Tailor Your Experience:Make sure to highlight your relevant experience in analytics and operations. We love seeing how your background aligns with the role, so don’t be shy about showcasing your skills in capacity planning, forecasting, and data analysis.
Be Clear and Concise:Keep your application straightforward and to the point. We appreciate clarity, so avoid jargon and focus on communicating your ideas effectively. Remember, we’re looking for someone who can simplify complex data into actionable insights!
Apply Through Our Website:We encourage you to apply directly through our website. It’s the best way for us to receive your application and ensures you’re considered for the role. Plus, it gives you a chance to explore more about what we do at Wise!
How to prepare for a job interview at Wise
✨Know Your Data Inside Out
As a Lead Data Analyst, you'll be expected to have a solid grasp of data models and analytics. Brush up on your SQL skills and be ready to discuss how you've used data to drive decisions in past roles. Prepare examples that showcase your ability to separate signal from noise in complex datasets.

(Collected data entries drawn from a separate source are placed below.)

$ cat src/core/ssla_pkg.sv
package ssla_pkg;
  // register byte offsets (aligned words on apb)
  localparam logic [11:0] ADDR_DATA_LINE = 12'h000;
  localparam logic [11:0] ADDR_CLOCK_LINE = 12'h004;
  localparam logic [11:0] ADDR_LINE_CONTROL = 12'h008;
  localparam logic [11:0] ADDR_FALL_COND = 12'h00C;
  localparam logic [11:0] ADDR_RISE_COND = 12'h010;
  localparam logic [11:0] ADDR_SAMPLED_DATA = 12'h014;
  localparam logic [11:0] ADDR_CLOCK_RISE = 12'h018;
  // control field positions
  localparam int CTRL_ENABLE_BIT = 0;
  localparam int CTRL_UNCOND_BIT = 1;
  localparam int CTRL_COND_BIT = 2;
  localparam int CTRL_STRETCH_BIT = 3;
  // reset values
  localparam logic DRIVE_RESET = 1'b1;
  localparam logic FLAG_RESET = 1'b0;
  typedef struct packed {
    logic clk_in;
    logic dat_in;
  } ssla_lines_t;
endpackage : ssla_pkg

$ cat src/core/ssla_top.sv
`timescale 1ns/1ps
`default_nettype none
module ssla_top (
  input wire logic pclk,
  input wire logic presetn,
  input wire logic psel,
  input wire logic penable,
  input wire logic pwrite,
  input wire logic [11:0] paddr,
  input wire logic [31:0] pwdata,
  output logic [31:0] prdata,
  output logic pready,
  output logic pslverr,
  input wire logic port_b_line_four_i,
  output logic port_b_line_four_o,
  output logic port_b_line_four_oe,
  input wire logic port_b_line_five_i,
  output logic port_b_line_five_o,
  output logic port_b_line_five_oe,
  input wire logic port_b_four_gpio_o,
  input wire logic port_b_four_gpio_oe,
  input wire logic port_b_five_gpio_o,
  input wire logic port_b_five_gpio_oe,
  output logic falling_condition_irq,
  output logic rising_condition_irq
);
  ssla_pkg::ssla_lines_t meta_r;
  ssla_pkg::ssla_lines_t sync_r;
  ssla_pkg::ssla_lines_t prev_r;
  logic data_line_drive_bit_r;
  logic clock_line_drive_bit_r;
  logic line_assist_enable_r;
  logic unconditional_stretch_enable_r;
  logic conditional_stretch_enable_r;
  logic stretch_active_flag_r;
  logic falling_data_condition_flag_r;
  logic rising_data_condition_flag_r;
  logic sampled_data_bit_r;
  logic clock_rise_flag_r;
  logic clk_rise;
  logic clk_fall;
  logic cond_fall;
  logic cond_rise;
  logic setup_ok;
  logic wr_acc;
  logic rd_acc;
  logic mapped;
  logic [31:0] rd_nxt;
  logic clk_drive_low;

  function automatic logic hit(input logic [11:0] a, input logic [11:0] b);
    hit = (a == b);
  endfunction : hit

  // first stage read only by second stage
  always_ff @(posedge pclk or negedge presetn) begin
    if (!presetn) begin
      meta_r <= '1;
      sync_r <= '1;
      prev_r <= '1;
    end else begin
      meta_r <= '{clk_in: port_b_line_four_i, dat_in: port_b_line_five_i};
      sync_r <= meta_r;
      prev_r <= sync_r;
    end
  end

  assign clk_rise = sync_r.clk_in && !prev_r.clk_in;
  assign clk_fall = !sync_r.clk_in && prev_r.clk_in;
  assign cond_fall = prev_r.dat_in && !sync_r.dat_in && sync_r.clk_in && prev_r.clk_in;
  assign cond_rise = !prev_r.dat_in && sync_r.dat_in && sync_r.clk_in && prev_r.clk_in;

  // zero wait state slave
  assign setup_ok = psel && penable;
  assign wr_acc = setup_ok && pwrite;
  assign rd_acc = setup_ok && !pwrite;
  assign mapped = hit(paddr, ssla_pkg::ADDR_DATA_LINE) || hit(paddr, ssla_pkg::ADDR_CLOCK_LINE)
    || hit(paddr, ssla_pkg::ADDR_LINE_CONTROL) || hit(paddr, ssla_pkg::ADDR_FALL_COND)
    || hit(paddr, ssla_pkg::ADDR_RISE_COND) || hit(paddr, ssla_pkg::ADDR_SAMPLED_DATA)
    || hit(paddr, ssla_pkg::ADDR_CLOCK_RISE);

  always_ff @(posedge pclk or negedge presetn) begin
    if (!presetn) begin
      data_line_drive_bit_r <= ssla_pkg::DRIVE_RESET;
      clock_line_drive_bit_r <= ssla_pkg::DRIVE_RESET;
    end else if (wr_acc) begin
      if (hit(paddr, ssla_pkg::ADDR_DATA_LINE)) begin
        data_line_drive_bit_r <= pwdata[0];
      end
      if (hit(paddr, ssla_pkg::ADDR_CLOCK_LINE)) begin
        clock_line_drive_bit_r <= pwdata[0];
      end
    end
  end

  always_ff @(posedge pclk or negedge presetn) begin
    if (!presetn) begin
      line_assist_enable_r <= 1'b0;
      unconditional_stretch_enable_r <= 1'b0;
      conditional_stretch_enable_r <= 1'b0;
    end else if (wr_acc && hit(paddr, ssla_pkg::ADDR_LINE_CONTROL)) begin
      line_assist_enable_r <= pwdata[ssla_pkg::CTRL_ENABLE_BIT];
      unconditional_stretch_enable_r <= pwdata[ssla_pkg::CTRL_UNCOND_BIT];
      conditional_stretch_enable_r <= pwdata[ssla_pkg::CTRL_COND_BIT];
    end
  end

  // set wins over a same-cycle clearing write
  always_ff @(posedge pclk or negedge presetn) begin
    if (!presetn) begin
      falling_data_condition_flag_r <= ssla_pkg::FLAG_RESET;
      rising_data_condition_flag_r <= ssla_pkg::FLAG_RESET;
    end else begin
      if (line_assist_enable_r && cond_fall) begin
        falling_data_condition_flag_r <= 1'b1;
      end else if (wr_acc && hit(paddr, ssla_pkg::ADDR_FALL_COND)) begin
        falling_data_condition_flag_r <= 1'b0;
      end
      if (line_assist_enable_r && cond_rise) begin
        rising_data_condition_flag_r <= 1'b1;
      end else if (wr_acc && hit(paddr, ssla_pkg::ADDR_RISE_COND)) begin
        rising_data_condition_flag_r <= 1'b0;
      end
    end
  end

  // one pulse per occurrence, gated by enable like the flags
  always_ff @(posedge pclk or negedge presetn) begin
    if (!presetn) begin
      falling_condition_irq <= 1'b0;
      rising_condition_irq <= 1'b0;
    end else begin
      falling_condition_irq <= line_assist_enable_r && cond_fall;
      rising_condition_irq <= line_assist_enable_r && cond_rise;
    end
  end

  always_ff @(posedge pclk or negedge presetn) begin
    if (!presetn) begin
      sampled_data_bit_r <= 1'b0;
      clock_rise_flag_r <= 1'b0;
    end else begin
      if (clk_rise) begin
        sampled_data_bit_r <= sync_r.dat_in;
      end
      if (clk_rise) begin
        clock_rise_flag_r <= 1'b1;
      end else if (rd_acc && hit(paddr, ssla_pkg::ADDR_SAMPLED_DATA)) begin
        clock_rise_flag_r <= 1'b0;
      end
    end
  end

  // a new fall during the release write wins, so no stretch is missed
  always_ff @(posedge pclk or negedge presetn) begin
    if (!presetn) begin
      stretch_active_flag_r <= 1'b0;
    end else if (line_assist_enable_r && clk_fall && (unconditional_stretch_enable_r
        || (conditional_stretch_enable_r && falling_data_condition_flag_r))) begin
      stretch_active_flag_r <= 1'b1;
    end else if (wr_acc && hit(paddr, ssla_pkg::ADDR_SAMPLED_DATA)) begin
      stretch_active_flag_r <= 1'b0;
    end
  end

  assign clk_drive_low = !clock_line_drive_bit_r || stretch_active_flag_r;

  // open drain: only ever drive low; pass-through of the port when disabled
  always_ff @(posedge pclk or negedge presetn) begin
    if (!presetn) begin
      port_b_line_four_o <= 1'b0;
      port_b_line_four_oe <= 1'b0;
      port_b_line_five_o <= 1'b0;
      port_b_line_five_oe <= 1'b0;
    end else if (line_assist_enable_r) begin
      port_b_line_four_o <= 1'b0;
      port_b_line_four_oe <= clk_drive_low;
      port_b_line_five_o <= 1'b0;
      port_b_line_five_oe <= !data_line_drive_bit_r;
    end else begin
      port_b_line_four_o <= port_b_four_gpio_o;
      port_b_line_four_oe <= port_b_four_gpio_oe;
      port_b_line_five_o <= port_b_five_gpio_o;
      port_b_line_five_oe <= port_b_five_gpio_oe;
    end
  end

  always_comb begin
    rd_nxt = 32'h0000_0000;
    unique case (1'b1)
      hit(paddr, ssla_pkg::ADDR_DATA_LINE): rd_nxt[0] = sync_r.dat_in;
      hit(paddr, ssla_pkg::ADDR_CLOCK_LINE): rd_nxt[0] = sync_r.clk_in;
      hit(paddr, ssla_pkg::ADDR_LINE_CONTROL): begin
        rd_nxt[ssla_pkg::CTRL_ENABLE_BIT] = line_assist_enable_r;
        rd_nxt[ssla_pkg::CTRL_UNCOND_BIT] = unconditional_stretch_enable_r;
        rd_nxt[ssla_pkg::CTRL_COND_BIT] = conditional_stretch_enable_r;
        rd_nxt[ssla_pkg::CTRL_STRETCH_BIT] = stretch_active_flag_r;
      end
      hit(paddr, ssla_pkg::ADDR_FALL_COND): rd_nxt[0] = falling_data_condition_flag_r;
      hit(paddr, ssla_pkg::ADDR_RISE_COND): rd_nxt[0] = rising_data_condition_flag_r;
      hit(paddr, ssla_pkg::ADDR_SAMPLED_DATA): rd_nxt[0] = sampled_data_bit_r;
      hit(paddr, ssla_pkg::ADDR_CLOCK_RISE): rd_nxt[0] = clock_rise_flag_r;
      default: rd_nxt = 32'h0000_0000;
    endcase
  end

  // registered answer: setup cycle computes, access cycle presents
  always_ff @(posedge pclk or negedge presetn) begin
    if (!presetn) begin
      prdata <= 32'h0000_0000;
      pready <= 1'b0;
      pslverr <= 1'b0;
    end else begin
      prdata <= (psel && !penable && !pwrite) ? rd_nxt : 32'h0000_0000;
      pready <= psel && !penable;
      pslverr <= psel && !penable && !mapped;
    end
  end

  a_fall_flag_set: assert property (@(posedge pclk) disable iff (!presetn)
    (line_assist_enable_r && cond_fall) |=> falling_data_condition_flag_r && falling_condition_irq)
    else $error("condition one not flagged");
  a_rise_flag_set: assert property (@(posedge pclk) disable iff (!presetn)
    (line_assist_enable_r && cond_rise) |=> rising_data_condition_flag_r && rising_condition_irq)
    else $error("condition two not flagged");
  a_fall_flag_clear: assert property (@(posedge pclk) disable iff (!presetn)
    (wr_acc && hit(paddr, ssla_pkg::ADDR_FALL_COND) && !(line_assist_enable_r && cond_fall))
    |=> !falling_data_condition_flag_r) else $error("condition one not cleared");
  a_rise_flag_clear: assert property (@(posedge pclk) disable iff (!presetn)
    (wr_acc && hit(paddr, ssla_pkg::ADDR_RISE_COND) && !(line_assist_enable_r && cond_rise))
    |=> !rising_data_condition_flag_r) else $error("condition two not cleared");
  a_no_flag_off: assert property (@(posedge pclk) disable iff (!presetn)
    !line_assist_enable_r && !falling_data_condition_flag_r |=> !falling_data_condition_flag_r)
    else $error("flag set while disabled");
  a_sample_taken: assert property (@(posedge pclk) disable iff (!presetn)
    clk_rise |=> sampled_data_bit_r == $past(sync_r.dat_in) && clock_rise_flag_r)
    else $error("sample not taken on clock rise");
  a_stretch_hold: assert property (@(posedge pclk) disable iff (!presetn)
    (line_assist_enable_r && clk_fall && unconditional_stretch_enable_r)
    |=> stretch_active_flag_r ##1 port_b_line_four_oe) else $error("clock not held low");
  a_stretch_release: assert property (@(posedge pclk) disable iff (!presetn)
    (wr_acc && hit(paddr, ssla_pkg::ADDR_SAMPLED_DATA) && !clk_fall)
    |=> !stretch_active_flag_r) else $error("stretch not released");
  a_data_open_drain: assert property (@(posedge pclk) disable iff (!presetn)
    line_assist_enable_r |=> !port_b_line_five_o && (port_b_line_five_oe == !$past(data_line_drive_bit_r)))
    else $error("data line not open drain");

  a_ready_after_setup: assert property (@(posedge pclk) disable iff (!presetn)
    (psel && !penable) |=> pready)
    else $error("no answer after setup cycle");

  a_ready_one_cycle: assert property (@(posedge pclk) disable iff (!presetn)
    pready |=> !pready)
    else $error("ready stood longer than one cycle");

  a_err_unmapped: assert property (@(posedge pclk) disable iff (!presetn)
    (psel && !penable && !mapped) |=> pslverr)
    else $error("unmapped access not refused");

  a_data_write: assert property (@(posedge pclk) disable iff (!presetn)
    (wr_acc && hit(paddr, ssla_pkg::ADDR_DATA_LINE)) |=> data_line_drive_bit_r == $past(pwdata[0]))
    else $error("data drive bit not written");

  a_clock_write: assert property (@(posedge pclk) disable iff (!presetn)
    (wr_acc && hit(paddr, ssla_pkg::ADDR_CLOCK_LINE)) |=> clock_line_drive_bit_r == $past(pwdata[0]))
    else $error("clock drive bit not written");

  a_clock_pulls_low: assert property (@(posedge pclk) disable iff (!presetn)
    (line_assist_enable_r && !clock_line_drive_bit_r) |=> port_b_line_four_oe)
    else $error("clock line not pulled low");

  a_clock_open_drain: assert property (@(posedge pclk) disable iff (!presetn)
    line_assist_enable_r |=> !port_b_line_four_o)
    else $error("clock line driven high");

  a_disabled_pass: assert property (@(posedge pclk) disable iff (!presetn)
    !line_assist_enable_r |=> port_b_line_four_oe == $past(port_b_four_gpio_oe))
    else $error("port setting not passed through");

  a_ctrl_write: assert property (@(posedge pclk) disable iff (!presetn)
    (wr_acc && hit(paddr, ssla_pkg::ADDR_LINE_CONTROL))
    |=> line_assist_enable_r == $past(pwdata[ssla_pkg::CTRL_ENABLE_BIT]))
    else $error("enable bit not written");

  a_ctrl_unmapped: assert property (@(posedge pclk) disable iff (!presetn)
    (wr_acc && !mapped) |=> $stable(line_assist_enable_r))
    else $error("refused write changed control");

  a_fall_flag_hold: assert property (@(posedge pclk) disable iff (!presetn)
    (falling_data_condition_flag_r && !(wr_acc && hit(paddr, ssla_pkg::ADDR_FALL_COND)))
    |=> falling_data_condition_flag_r)
    else $error("condition one flag lost");

  a_rise_flag_hold: assert property (@(posedge pclk) disable iff (!presetn)
    (rising_data_condition_flag_r && !(wr_acc && hit(paddr, ssla_pkg::ADDR_RISE_COND)))
    |=> rising_data_condition_flag_r)
    else $error("condition two flag lost");

  a_no_rise_off: assert property (@(posedge pclk) disable iff (!presetn)
    !line_assist_enable_r && !rising_data_condition_flag_r |=> !rising_data_condition_flag_r)
    else $error("condition two set while disabled");

  a_fall_irq_off: assert property (@(posedge pclk) disable iff (!presetn)
    !(line_assist_enable_r && cond_fall) |=> !falling_condition_irq)
    else $error("spurious condition one request");

  a_rise_irq_off: assert property (@(posedge pclk) disable iff (!presetn)
    !(line_assist_enable_r && cond_rise) |=> !rising_condition_irq)
    else $error("spurious condition two request");

  a_sample_hold: assert property (@(posedge pclk) disable iff (!presetn)
    !clk_rise |=> $stable(sampled_data_bit_r))
    else $error("sample changed without clock rise");

  a_edge_flag_clear: assert property (@(posedge pclk) disable iff (!presetn)
    (rd_acc && hit(paddr, ssla_pkg::ADDR_SAMPLED_DATA) && !clk_rise) |=> !clock_rise_flag_r)
    else $error("clock rise flag not cleared by read");

  a_cond_stretch: assert property (@(posedge pclk) disable iff (!presetn)
    (line_assist_enable_r && clk_fall && conditional_stretch_enable_r
    && falling_data_condition_flag_r) |=> stretch_active_flag_r)
    else $error("conditional stretch not started");

  a_no_stretch: assert property (@(posedge pclk) disable iff (!presetn)
    (!stretch_active_flag_r && !(line_assist_enable_r && clk_fall)) |=> !stretch_active_flag_r)
    else $error("stretch started without clock fall");

  a_stretch_drive: assert property (@(posedge pclk) disable iff (!presetn)
    (line_assist_enable_r && stretch_active_flag_r) |=> port_b_line_four_oe)
    else $error("stretch flag set but clock released");

  a_stretch_keep: assert property (@(posedge pclk) disable iff (!presetn)
    (stretch_active_flag_r && !(wr_acc && hit(paddr, ssla_pkg::ADDR_SAMPLED_DATA)))
    |=> stretch_active_flag_r)
    else $error("stretch ended without release write");
endmodule : ssla_top
`default_nettype wire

✨Showcase Your Problem-Solving Skills
Be prepared to tackle hypothetical scenarios during the interview. Think about how you would approach capacity planning or predictive modelling challenges. Use the STAR method (Situation, Task, Action, Result) to structure your responses and highlight your strategic mindset.
✨Collaborate Like a Pro
Collaboration is key in this role. Be ready to discuss how you've worked with cross-functional teams in the past. Share specific examples of how your insights led to operational improvements and how you’ve standardised processes across teams.
✨Understand Wise's Mission
Familiarise yourself with Wise's mission of 'Money Without Borders'. Be prepared to articulate how your skills and experiences align with this mission. Show enthusiasm for the company's goals and be ready to discuss how you can contribute to making money management easier for everyone.